::: GIVEN RECORDS

--- src/iohn_params.svh ---
/*
 * Constants of the I/O address and order map: register offsets,
 * configuration field positions, write masks, reset values, shifts.
 * Assumes inclusion by bare name from the package and the modules.
 */
`ifndef IOHN_PARAMS_SVH
`define IOHN_PARAMS_SVH

`define IOHN_ADDR_W        52
`define IOHN_REG_AW        8
`define IOHN_DATA_W        64
`define IOHN_NUM_REG       4
`define IOHN_NUM_ENT       4
`define IOHN_IDX_W         2
`define IOHN_TAG_W         54
`define IOHN_SHIFT_W       7
`define IOHN_CNT_W         16

`define IOHN_OFF_CFG0      8'h00
`define IOHN_OFF_CFG1      8'h08
`define IOHN_OFF_CFG2      8'h10
`define IOHN_OFF_CFG3      8'h18
`define IOHN_OFF_STATUS    8'h20
`define IOHN_OFF_COUNT     8'h28

`define IOHN_BIT_VALID     63
`define IOHN_BIT_EARLY_WR  62
`define IOHN_BIT_EARLY_RD  61
`define IOHN_BIT_SER_DEV   60
`define IOHN_BIT_SER_ALL   59
`define IOHN_BIT_PHYS      58
`define IOHN_BASE_HI       55
`define IOHN_BASE_LO       16
`define IOHN_RSZ_HI        15
`define IOHN_RSZ_LO        10
`define IOHN_OSZ_HI        5
`define IOHN_OSZ_LO        0

`define IOHN_WMASK_CFG0    64'h7C00_0000_0000_003F
`define IOHN_WMASK_CFGN    64'hFCFF_FFFF_FFFF_FC3F
`define IOHN_RST_CFG0      64'h0000_0000_0000_003F
`define IOHN_RST_CFGN      64'h0000_0000_0000_0000

`define IOHN_OSZ_ALL       6'h3F
`define IOHN_GRAN_SHIFT    7'h0C
`define IOHN_LINE_SHIFT    7'h06
`define IOHN_SHIFT_ALL     7'h7F
`define IOHN_GRAN_ZERO     12'h000

`endif

--- src/iohn_pkg.sv ---
/*
 * Types of the I/O address and order map: the registered state of
 * the top module. Assumes the parameter header is on the include path.
 */
`include "iohn_params.svh"

package iohn_pkg;

    typedef logic [`IOHN_TAG_W-1:0] iohn_tag_t;

    typedef struct packed {
        logic [`IOHN_NUM_REG-1:0][`IOHN_DATA_W-1:0] cfg;
        logic [`IOHN_NUM_REG-1:0][`IOHN_CNT_W-1:0]  hit_cnt;
        logic [`IOHN_DATA_W-1:0]                    rdata;
        logic                                       ready;
        logic [`IOHN_NUM_ENT-1:0]                   ent_valid;
        logic [`IOHN_NUM_ENT-1:0]                   ent_tail;
        logic [`IOHN_NUM_ENT-1:0][`IOHN_TAG_W-1:0]  ent_tag;
        logic [`IOHN_IDX_W-1:0]                     last_region;
        logic                                       disp_valid;
        logic [`IOHN_IDX_W-1:0]                     disp_region;
        logic [`IOHN_IDX_W-1:0]                     disp_idx;
        logic [`IOHN_TAG_W-1:0]                     disp_tag;
        logic                                       disp_phys;
        logic                                       disp_bypass;
        logic                                       disp_dep_valid;
        logic [`IOHN_IDX_W-1:0]                     disp_dep_idx;
        logic                                       disp_early_wr;
        logic                                       disp_early_rd;
        logic                                       disp_ser_dev;
        logic                                       disp_ser_all;
    } iohn_state_s;

endpackage

--- src/iohn_region_match.sv ---
/*
 * Address match and order index for one address region.
 * Assumes a configuration word in the region layout; purely
 * combinational, the caller registers its results.
 */
`include "iohn_params.svh"
`timescale 1ns/1ps
`default_nettype none

module iohn_region_match (
    input  wire logic [`IOHN_DATA_W-1:0] cfg_in,
    input  wire logic [`IOHN_ADDR_W-1:0] addr_in,
    input  wire logic                    default_in,
    output logic                         hit_out,
    output logic [`IOHN_ADDR_W-1:0]      order_idx_out
);

    logic [`IOHN_ADDR_W-1:0]  base;
    logic [`IOHN_ADDR_W-1:0]  offset;
    logic [`IOHN_SHIFT_W-1:0] region_shift;
    logic [`IOHN_SHIFT_W-1:0] order_shift;
    logic [5:0]               order_code;
    logic                     in_range;

    // Base in 4KB granules; the default region starts at zero
    assign base = default_in ? '0 :
        {cfg_in[`IOHN_BASE_HI:`IOHN_BASE_LO], `IOHN_GRAN_ZERO};
    assign offset = addr_in - base;
    assign region_shift = `IOHN_SHIFT_W'(cfg_in[`IOHN_RSZ_HI:`IOHN_RSZ_LO])
        + `IOHN_GRAN_SHIFT;
    assign in_range = (addr_in >= base) && ((offset >> region_shift) == '0);
    // Region 0 takes every address; others need their valid bit
    assign hit_out = default_in
        || (cfg_in[`IOHN_BIT_VALID] && in_range);

    assign order_code = cfg_in[`IOHN_OSZ_HI:`IOHN_OSZ_LO];
    // Index counted from the base, so boundaries sit at base plus k spans
    always_comb begin
        if (cfg_in[`IOHN_BIT_PHYS]) begin
            order_shift = `IOHN_LINE_SHIFT;
        end else if (order_code == `IOHN_OSZ_ALL) begin
            order_shift = `IOHN_SHIFT_ALL;
        end else begin
            order_shift = `IOHN_SHIFT_W'(order_code)
                + `IOHN_GRAN_SHIFT;
        end
    end
    assign order_idx_out = offset >> order_shift;

endmodule

`default_nettype wire

--- src/iohn_order_map.sv ---
/*
 * I/O home node address map and ordering tracker: four region
 * configuration words, region match, order tags and an in-flight
 * table that chains requests with equal tags.
 * Assumes requests and completions come from logic on clk_in and that
 * software keeps regions 1 to 3 disjoint.
 */
`include "iohn_params.svh"
`timescale 1ns/1ps
`default_nettype none

module iohn_order_map (
    input  wire logic                    clk_in,
    input  wire logic                    arst_n_in,
    input  wire logic [`IOHN_REG_AW-1:0] reg_addr_in,
    input  wire logic [`IOHN_DATA_W-1:0] reg_wdata_in,
    input  wire logic                    reg_wr_in,
    input  wire logic                    reg_rd_in,
    output logic [`IOHN_DATA_W-1:0]      reg_rdata_out,
    input  wire logic                    req_valid_in,
    input  wire logic [`IOHN_ADDR_W-1:0] req_addr_in,
    input  wire logic                    req_pcie_src_in,
    output logic                         req_ready_out,
    input  wire logic                    done_valid_in,
    input  wire logic [`IOHN_IDX_W-1:0]  done_idx_in,
    output logic                         disp_valid_out,
    output logic [`IOHN_IDX_W-1:0]       disp_region_out,
    output logic [`IOHN_IDX_W-1:0]       disp_idx_out,
    output logic [`IOHN_TAG_W-1:0]       disp_tag_out,
    output logic                         disp_phys_out,
    output logic                         disp_bypass_out,
    output logic                         disp_dep_valid_out,
    output logic [`IOHN_IDX_W-1:0]       disp_dep_idx_out,
    output logic                         disp_early_wr_out,
    output logic                         disp_early_rd_out,
    output logic                         disp_ser_dev_out,
    output logic                         disp_ser_all_out
);

    iohn_pkg::iohn_state_s st;
    iohn_pkg::iohn_state_s next_st;

    logic [`IOHN_NUM_REG-1:0]                   hit;
    logic [`IOHN_NUM_REG-1:0][`IOHN_ADDR_W-1:0] order_idx;

    // Byte offset of a configuration word
    function automatic logic [`IOHN_REG_AW-1:0] cfg_off(
        input int unsigned idx
    );
        logic [`IOHN_REG_AW-1:0] off;
        case (idx)
            0: off = `IOHN_OFF_CFG0;
            1: off = `IOHN_OFF_CFG1;
            2: off = `IOHN_OFF_CFG2;
            default: off = `IOHN_OFF_CFG3;
        endcase
        return off;
    endfunction

    // Writable bits of a configuration word
    function automatic logic [`IOHN_DATA_W-1:0] cfg_mask(
        input int unsigned idx
    );
        logic [`IOHN_DATA_W-1:0] m;
        if (idx == 0) begin
            m = `IOHN_WMASK_CFG0;
        end else begin
            m = `IOHN_WMASK_CFGN;
        end
        return m;
    endfunction

    // Lowest free entry of the in-flight table
    function automatic logic [`IOHN_IDX_W-1:0] first_free(
        input logic [`IOHN_NUM_ENT-1:0] used
    );
        logic [`IOHN_IDX_W-1:0] f;
        f = '0;
        for (int e = `IOHN_NUM_ENT - 1; e >= 0; e--) begin
            if (!used[e]) begin
                f = `IOHN_IDX_W'(e);
            end
        end
        return f;
    endfunction

    genvar g;
    generate
        for (g = 0; g < `IOHN_NUM_REG; g++) begin : g_match
            iohn_region_match u_match (
                .cfg_in        (st.cfg[g]),
                .addr_in       (req_addr_in),
                .default_in    (g == 0),
                .hit_out       (hit[g]),
                .order_idx_out (order_idx[g])
            );
        end
    endgenerate

    always_comb begin
        logic [`IOHN_IDX_W-1:0]  sel;
        logic [`IOHN_IDX_W-1:0]  slot;
        logic [`IOHN_TAG_W-1:0]  tag;
        logic [`IOHN_DATA_W-1:0] sel_cfg;
        logic                    take;
        sel = '0;
        slot = '0;
        tag = '0;
        sel_cfg = '0;
        take = 1'b0;
        next_st = st;

        // Register read, data valid in the following cycle only
        next_st.rdata = '0;
        if (reg_rd_in) begin
            for (int r = 0; r < `IOHN_NUM_REG; r++) begin
                if (reg_addr_in == cfg_off(r)) begin
                    next_st.rdata = st.cfg[r];
                end
            end
            if (reg_addr_in == `IOHN_OFF_STATUS) begin
                next_st.rdata = {{(`IOHN_DATA_W - 10){1'b0}},
                                 st.last_region,
                                 st.ent_tail,
                                 st.ent_valid};
            end
            if (reg_addr_in == `IOHN_OFF_COUNT) begin
                next_st.rdata = st.hit_cnt;
            end
        end

        // Register write; fixed and reserved bits stay zero
        if (reg_wr_in) begin
            for (int r = 0; r < `IOHN_NUM_REG; r++) begin
                if (reg_addr_in == cfg_off(r)) begin
                    next_st.cfg[r] = reg_wdata_in & cfg_mask(r);
                end
            end
            if (reg_addr_in == `IOHN_OFF_COUNT) begin
                next_st.hit_cnt = '0;
            end
        end

        // Completion frees its entry; an idle entry ignores it
        if (done_valid_in) begin
            next_st.ent_valid[done_idx_in] = 1'b0;
            next_st.ent_tail[done_idx_in] = 1'b0;
        end

        // Valid and dependency outputs clear each cycle unless a request is taken
        next_st.disp_valid = 1'b0;
        next_st.disp_dep_valid = 1'b0;
        next_st.disp_dep_idx = '0;
        take = req_valid_in && st.ready;

        // Lower numbered valid region wins; zero only when none hits
        for (int r = `IOHN_NUM_REG - 1; r >= 1; r--) begin
            if (hit[r]) begin
                sel = `IOHN_IDX_W'(r);
            end
        end
        sel_cfg = st.cfg[sel];
        tag = {sel, order_idx[sel]};

        if (take) begin
            next_st.disp_valid = 1'b1;
            if (req_pcie_src_in) begin
                // Endpoint space, downstream applies PCIe ordering
                next_st.disp_bypass = 1'b1;
                next_st.disp_region = '0;
                next_st.disp_idx = '0;
                next_st.disp_tag = '0;
                next_st.disp_phys = 1'b0;
                next_st.disp_early_wr = 1'b0;
                next_st.disp_early_rd = 1'b0;
                next_st.disp_ser_dev = 1'b0;
                next_st.disp_ser_all = 1'b0;
            end else begin
                next_st.disp_bypass = 1'b0;
                next_st.disp_region = sel;
                next_st.disp_tag = tag;
                next_st.disp_phys = sel_cfg[`IOHN_BIT_PHYS];
                next_st.disp_early_wr = sel_cfg[`IOHN_BIT_EARLY_WR];
                next_st.disp_early_rd = sel_cfg[`IOHN_BIT_EARLY_RD];
                next_st.disp_ser_dev = sel_cfg[`IOHN_BIT_SER_DEV];
                next_st.disp_ser_all = sel_cfg[`IOHN_BIT_SER_ALL];
                next_st.last_region = sel;
                // Built on next_st so a hit in a clearing cycle still counts
                next_st.hit_cnt[sel] = next_st.hit_cnt[sel] + `IOHN_CNT_W'(1);

                // Chain behind the newest live entry with the same tag;
                // differing tags never wait on one another
                for (int e = 0; e < `IOHN_NUM_ENT; e++) begin
                    if (next_st.ent_valid[e] && st.ent_tail[e]
                            && st.ent_tag[e] == tag) begin
                        next_st.disp_dep_valid = 1'b1;
                        next_st.disp_dep_idx = `IOHN_IDX_W'(e);
                        next_st.ent_tail[e] = 1'b0;
                    end
                end

                // A slot freed this cycle may be reused at once
                slot = first_free(next_st.ent_valid);
                next_st.disp_idx = slot;
                next_st.ent_valid[slot] = 1'b1;
                next_st.ent_tail[slot] = 1'b1;
                next_st.ent_tag[slot] = tag;
            end
        end

        // Ready held in a flop; a slot is always free when it is high
        next_st.ready = ~&next_st.ent_valid;
    end

    always_ff @(posedge clk_in or negedge arst_n_in) begin
        if (!arst_n_in) begin
            st <= '0;
            st.cfg[0] <= `IOHN_RST_CFG0;
            st.cfg[1] <= `IOHN_RST_CFGN;
            st.cfg[2] <= `IOHN_RST_CFGN;
            st.cfg[3] <= `IOHN_RST_CFGN;
            st.ready <= 1'b1;
        end else begin
            st <= next_st;
        end
    end

    assign reg_rdata_out = st.rdata;
    assign req_ready_out = st.ready;
    assign disp_valid_out = st.disp_valid;
    assign disp_region_out = st.disp_region;
    assign disp_idx_out = st.disp_idx;
    assign disp_tag_out = st.disp_tag;
    assign disp_phys_out = st.disp_phys;
    assign disp_bypass_out = st.disp_bypass;
    assign disp_dep_valid_out = st.disp_dep_valid;
    assign disp_dep_idx_out = st.disp_dep_idx;
    assign disp_early_wr_out = st.disp_early_wr;
    assign disp_early_rd_out = st.disp_early_rd;
    assign disp_ser_dev_out = st.disp_ser_dev;
    assign disp_ser_all_out = st.disp_ser_all;

endmodule

`default_nettype wire

--- config.mk ---
export PLATFORM = sky130hd
export DESIGN_NAME = iohn_order_map
export DESIGN_NICKNAME = d
export VERILOG_FILES = /design/src/iohn_pkg.sv /design/src/iohn_region_match.sv /design/src/iohn_order_map.sv
export VERILOG_INCLUDE_DIRS = /design/src /design/src/src
export SDC_FILE = /design/constraint.sdc
export NUM_CORES = 2
export LEC_CHECK = 0
export BUFFER_PORTS_ARGS = -buffer_cell sky130_fd_sc_hd__buf_2
export CORE_MARGIN = 2
export CORE_UTILIZATION = 40
export DETAILED_ROUTE_END_ITERATION = 10
export MAX_ROUTING_LAYER = met4
export PLACE_DENSITY = 0.56
export REMOVE_ABC_BUFFERS = 1
export SYNTH_ARGS = -nofsm -noshare
export SYNTH_HDL_FRONTEND = slang
export SYNTH_SLANG_ARGS = --single-unit
--- constraint.sdc ---
create_clock -name clk_in -period 15.8 [get_ports clk_in]
set_input_delay 3.16 -clock clk_in [delete_from_list [all_inputs] [get_ports clk_in]]
set_output_delay 3.16 -clock clk_in [all_outputs]
set_load 0.005 [all_outputs]
==> flow_metrics.py <==
metrics = {
    "sta": {
        "fin_crit_sh": 0.811,
        "fmax_ghz": 0.0780,
        "period_needed_ns": 12.81,
        "setup_violations": 0,
        "finalMaxSlewViolations": 0,
        "final.setup.tns_ns": 0,
        "worst_pin_slew_ns": 1.46,
        "rsz0062_at_grt": "false",
        "slew_headroom": 0.0168,
        "fin_worst_skew_ns": 0.0945,
        "final_hold_viol_count": 0,
    },
    "hold_path": {
        "hp-start": "disp_idx_out[0]$_DFFE_PN0P_",
        "hold-path-endpoint": "disp_idx_out[0]$_DFFE_PN0P_",
        "hp-class": "reg2reg",
        "hold_path_depth": 2,
    },
    "clock_tree": {
        "clk_latency_ns": 0.74,
        "postCtsSetupBuffers": 0,
        "cts_tree": "done",
        "ctsHoldBuffers": 0,
        "cts_buffer_depth": 3,
        "clk_pin_slew_worst_paths_ns": 0.06,
        "cts.repair.resized": 0,
        "htreeDepth": 3,
        "numCtsBuffers": 70,
        "clock_sinks": 606,
        "cts-root-buf": "clkbuf_16",
    },
    "logic_synthesis": {
        "synth-seq-area-share": 0.262,
        "synth_cell_types": 118,
        "synth_simple_gate_area_share": 0.201,
        "yosysTopAreaCell": "dfrtp_1",
        "synth_async_sr_flop_share": 1.00,
        "synth_most_common_cell": "nand2_1",
        "synth-edff-count": 0,
        "yosys-mux-area-fraction": 0.118,
        "synth_top_family_by_area": "compound AO/OA/AOI/OAI gates",
        "synth-xor-area-share": 0.0285,
        "synth_fa_ha_area_frac": 0.0289,
        "synth_flop_cell": "dfrtp_1",
        "synth_area_leaders": "dfrtp_1, nand2_1, mux2i_1",
        "synth_seq_cells": 606,
        "synth_common_cells": "nand2_1, dfrtp_1, o21ai_0",
        "netlist_area_um2": 58000,
        "yosysWarnings": 0,
        "synth_compound_area_frac": 0.293,
        "syn_inst": 7403,
        "syn_avg_cell_area_um2": 7.83,
        "synth_top_cell_area_share": 0.258,
    },
    "power": {
        "leakage_nw": 26.1,
        "ir_drop_v": 0.000107,
        "finalPower_mw": 6.63,
        "p_per_area_nw_per_um2": 106,
    },
    "place": {
        "place_area_um2": 60100,
        "portBuffers": 259,
        "place.gp.congestion": 1.07,
        "place_hpwl_mm": 265,
    },
    "grt": {
        "grt-ovfl-total": 0,
        "antenna_found_initial": 34,
        "grt.total_usage": 0.449,
        "grt_pass1_wl_mm": 460,
        "grt_max_degree": 128,
        "grt_pass1_vias": 59000,
    },
    "routing": {
        "drtIter0Drc": 8772,
        "antenna_left": 0,
        "wl_mm": 333,
        "drc_errors": 0,
        "drt-pass1-iter-count": 8,
        "vias": 63500,
        "wl_per_cell_um": 36.1,
        "viasPerCell": 6.89,
    },
    "final_layout": {
        "multi_input_area_um2": 39000,
        "fin_area_um2": 62600,
        "drive_gt1_frac": 0.141,
        "fillers": 14800,
        "area_delta_synth_final_pct": 7.88,
        "seqCellArea_um2": 15200,
        "nets": 7500,
    },
    "floorplanning": {
        "start_util": 0.403,
        "die_w_um": 385,
        "placementRows": 139,
        "ios": 266,
        "die_area_um2": 148000,
        "core_area_um2": 144000,
        "fp.dieH_um": 385,
    },
    "critical_path": {
        "arrival_ns": 13.39,
        "crit_type": "in2reg",
        "path_delay_family": "simple AND/OR/NAND/NOR gates",
        "r2r_cells": 23,
        "startpoint_type": "input pin",
        "cp_max_fo": 24,
        "r2r-start": "st[576]$_DFFE_PN0P_",
        "crit_slowest_cell": "nor3_1",
        "critPathCaptureType": "flop",
        "rrSetupSlack_ns": 5.21,
        "rr_endpoint": "st[289]$_DFF_PN0_",
        "cp_slowest_stage_delay_ns": 1.11,
        "cp_num_buf_inv": 4,
        "crit_required_ns": 16.37,
    },
    "flow_run": {
        "maxCapViolCount": 1,
    },
    "outcome": {
        "violations": "capacitance limit",
        "status": "finished with violations",
    },
}
-- stage by stage --
step                      setup slack [ns]  hold slack (ns)   util  std cells
final                                 2.99            0.467  0.435       9217
after global routing                  3.02            0.498  0.435       9207
after CTS                             3.65            0.472  0.435       9193
after detailed placement              2.94            0.459  0.418       9066
after global placement                2.97            0.450  0.418       9066
after floorplan                       3.90            0.450      -       6728
-- area by class of cell --
type	count	area share
Sequential cell	606	0.243
Clock buffer	94	0.0309
Timing Repair Buffer	435	0.0424
Antenna cell	24	0.000960
Inverter	219	0.0132
Multi-Input combinational cell	5903	0.624
Clock inverter	33	0.00808
Tap cell	1903	0.0381
-- worst reg2reg max path, cell delays in order (launching register included) --
cell and delay (ns):
dfrtp_1 0.39, inv_1 0.41, ha_1 0.44, a21oi_1 0.29
o21ai_1 0.30, a32o_1 0.40, nor4_1 1.01, nor2_1 0.29
a2111o_1 0.54, and3b_1 0.19, a211oi_1 0.24, a311oi_1 0.13
a21oi_1 0.50, a41o_2 0.71, buf_4 0.45, a311oi_1 0.24
nor3_1 1.12, nor2_1 0.28, buf_4 0.28, xnor2_1 0.14
or3_1 0.44, nor4_1 0.84, nand4_1 0.46, a31o_1 0.36
-- routing by layer --
layer  track usage  part of all wire  vias up
met5             -                 0        -
met4         0.183             0.048        0
met3         0.140              0.12      681
met2         0.653              0.43     3781
met1         0.574              0.41    31700
li1              -                 -    27300
-- logic make-up (layout without fill, tap and decap cells) --
kind of cell               count (synthesis)  in the layout
and+or+nand+nor                         2494           2494
other                                      0             24
xor gates and xnor gates                 189            189
muxes                                    605            605
AOI/OAI and AO/OA                       2483           2483
DFF                                      606            606
buffers and inverters                    894            781
adders and majority gates                132            132
-- layout by cell type (no fill, tap or decap), drive strengths merged, types with 51 or more instances in the layout --
cell type / n
a211oi: 153
a21o: 95
a21oi: 478
a22oi: 161
a31oi: 71
and2: 55
and3: 84
buf: 435
clkbuf: 94
dfrtp: 599
ha: 129
inv: 220
mux2: 249
mux2i: 319
nand2: 971
nand3: 223
nand4: 92
nor2: 534
nor3: 167
nor4: 60
o2111ai: 51
o211ai: 132
o21ai: 615
o22ai: 68
or2: 51
or3: 72
xnor2: 100
xor2: 89
-- where the power goes --
| group | total (mW) | internal [mW] | leakage (nW) | switching [mW] |
|---|---|---|---|---|
| Combinational | 2.76 | 0.872 | 16.8 | 1.89 |
| Clock | 1.76 | 0.994 | 1.17 | 0.768 |
| Sequential | 2.10 | 1.79 | 8.12 | 0.311 |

::::::

**PROBLEM TO SOLVE:**
Note how many lines of the entries contain the string "requests", then give that number by itself.

**RESULT OF THE TASK:**
2